Solutions

Unleashing the Power of Words

Deloitte’s WordsWorth Text-Mining Solution

Deloitte’s WordsWorth is a state-of-the-art, Cloud-capable text-mining offering from scanning through named-entity recognition, document mark-up, semantic search, text translation & summarization, table & invoice extraction.

The Need

Today’s digital world has resulted in a Cambrian explosion of documents, ever easier to produce and to transmit. While offices worldwide have indeed become increasingly “paperless”, paper reports have only partially been superseded by electronic data exchanges of structured, tabular data. Instead, unstructured narratives have migrated from paper to PDF, or equivalents. The volume of textual documents has soared, lifted by improved editor tools, automated text generation, and a dramatic increase in the options an author has to disseminate a message: emails, chats, blogs, social media, cloud drives, collaborative document-sharing suites, to name a few. Furthermore, multiple providers in each of these formats compete to best serve the need for humans to tell a story, to instruct or explain, or simply to express views.

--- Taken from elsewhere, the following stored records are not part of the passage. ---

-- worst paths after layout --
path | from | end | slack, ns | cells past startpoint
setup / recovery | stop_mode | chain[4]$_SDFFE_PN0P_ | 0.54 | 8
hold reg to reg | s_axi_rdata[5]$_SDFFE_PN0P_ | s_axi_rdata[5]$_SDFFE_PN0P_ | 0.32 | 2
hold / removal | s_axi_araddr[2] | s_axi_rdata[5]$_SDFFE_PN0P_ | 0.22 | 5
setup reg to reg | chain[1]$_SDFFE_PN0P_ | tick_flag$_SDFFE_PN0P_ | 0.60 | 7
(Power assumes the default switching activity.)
===== config.mk =====
export PLATFORM = sky130hd
export DESIGN_NAME = cpd_decoder
export DESIGN_NICKNAME = d
export VERILOG_FILES = /design/src/cpd_pkg.sv /design/src/cpd_decoder.sv /design/src/cpd_flash_div.sv
export VERILOG_INCLUDE_DIRS = /design/src
export SDC_FILE = /design/constraint.sdc
export NUM_CORES = 1
export LEC_CHECK = 0
export ABC_AREA = 1
export ABC_CLOCK_PERIOD_IN_PS = 2200
export BUFFER_PORTS_ARGS = -buffer_cell sky130_fd_sc_hd__buf_2
export CAP_MARGIN = 20
export CORE_MARGIN = 2
export CORE_UTILIZATION = 45
export CTS_BUF_LIST = sky130_fd_sc_hd__clkbuf_8 sky130_fd_sc_hd__clkbuf_16
export DETAILED_ROUTE_END_ITERATION = 10
export PLACE_DENSITY_LB_ADDON = 0.12
export SKIP_LAST_GASP = 1
export SLEW_MARGIN = 10
export SYNTH_ARGS = -nofsm -noshare
export SYNTH_HDL_FRONTEND = slang
export SYNTH_SLANG_ARGS = --single-unit

===== constraint.sdc =====
create_clock -name i_clk_sys -period 2.2 [get_ports i_clk_sys]
set_input_delay 0.55 -clock i_clk_sys [delete_from_list [all_inputs] [get_ports i_clk_sys]]
set_output_delay 0.55 -clock i_clk_sys [all_outputs]
set_load 0.01 [all_outputs]
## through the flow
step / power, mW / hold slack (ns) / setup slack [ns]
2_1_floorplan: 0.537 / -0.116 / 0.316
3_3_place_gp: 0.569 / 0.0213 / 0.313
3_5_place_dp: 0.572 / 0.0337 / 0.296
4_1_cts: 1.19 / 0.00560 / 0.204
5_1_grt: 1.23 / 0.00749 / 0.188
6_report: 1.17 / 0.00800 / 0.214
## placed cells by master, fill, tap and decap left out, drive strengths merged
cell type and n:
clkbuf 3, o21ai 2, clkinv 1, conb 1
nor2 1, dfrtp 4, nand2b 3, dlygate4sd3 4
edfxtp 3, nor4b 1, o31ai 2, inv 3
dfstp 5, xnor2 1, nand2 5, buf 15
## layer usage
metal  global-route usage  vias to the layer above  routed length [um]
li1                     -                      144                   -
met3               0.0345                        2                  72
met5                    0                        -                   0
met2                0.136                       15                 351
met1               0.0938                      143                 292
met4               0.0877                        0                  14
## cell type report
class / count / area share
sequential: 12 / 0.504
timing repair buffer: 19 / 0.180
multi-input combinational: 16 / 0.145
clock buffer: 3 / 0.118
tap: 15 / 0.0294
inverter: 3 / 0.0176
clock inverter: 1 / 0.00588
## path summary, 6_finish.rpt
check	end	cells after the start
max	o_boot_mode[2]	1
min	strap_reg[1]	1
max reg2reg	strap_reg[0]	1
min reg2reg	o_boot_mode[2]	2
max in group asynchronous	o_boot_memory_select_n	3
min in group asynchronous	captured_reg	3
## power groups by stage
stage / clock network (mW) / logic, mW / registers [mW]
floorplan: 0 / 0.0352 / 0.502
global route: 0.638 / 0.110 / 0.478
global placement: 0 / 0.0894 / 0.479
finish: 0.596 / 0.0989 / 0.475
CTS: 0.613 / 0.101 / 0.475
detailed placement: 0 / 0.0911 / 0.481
==> src/hw/crrs_alu.sv <==
// rotate and subtract datapath
`timescale 1ns/100ps
module crrs_alu
  import crrs_pkg::*;
(
  input wire crrs_op_t op,
  input wire logic [7:0] file_val,
  input wire logic [7:0] w_val,
  input wire logic [7:0] lit_val,
  input wire logic carry_in,
  output crrs_alu_res_t res
);

  logic [8:0] diff; // minuend minus w, bit 8 is the borrow
  logic [4:0] ndiff; // low nibble difference
  logic [7:0] minuend; // literal or file operand

  // ****************************************
  // combinational datapath
  // ****************************************
  always_comb begin
    minuend = (op == OP_SUBLIT) ? lit_val : file_val;
    diff = {1'b0, minuend} - {1'b0, w_val};
    ndiff = {1'b0, minuend[3:0]} - {1'b0, w_val[3:0]};
    res.result = file_val;
    res.carry = carry_in;
    res.digit_carry = 1'b0;
    res.zero = 1'b0;
    case (op)
      // msb to carry, carry to lsb
      OP_ROTL: begin
        res.result = {file_val[6:0], carry_in};
        res.carry = file_val[7];
      end
      // lsb to carry, carry to msb
      OP_ROTR: begin
        res.result = {carry_in, file_val[7:1]};
        res.carry = file_val[0];
      end
      OP_SUBLIT, OP_SUBFILE: begin
        res.result = diff[7:0];
        // carry means no borrow
        res.carry = ~diff[8];
        res.digit_carry = ~ndiff[4];
        res.zero = (diff[7:0] == 8'h00);
      end
      default: begin
        res.result = file_val;
      end
    endcase
  end

endmodule : crrs_alu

Proliferation of documents, types and formats poses a significant challenge to the reader. It is increasingly difficult to discern useful signals from spurious noise, or even facts from opinion. Digitization of processes and businesses, the “always-on” reachability through mobile devices has raised expectations for quick results. There is simply not enough time to wade through the flood of documents, to discern which is important or which is reliable. Fortunately, machines armed with Natural Language Processing (NLP) algorithms can help. NLP promises efficiency, quality and exhaustive coverage in working with unstructured, textual documents.
 

Our Solution

Pre-trained on universally applicable language models and enhanced with case-specific vocabulary, the text-mining solution WordsWorth excels in accurate interpretation of text documents. It achieves this by combining the most advanced underlying methods from multiple cloud providers (AWS, Azure, GCP) with the flexibility of multiple, dedicated open-source algorithms. It offers users two means to interact with the functionality, either through the intuitive graphical user interface (GUI) or through dedicated Python libraries, which may be invoked via the command line or embedded within custom applications.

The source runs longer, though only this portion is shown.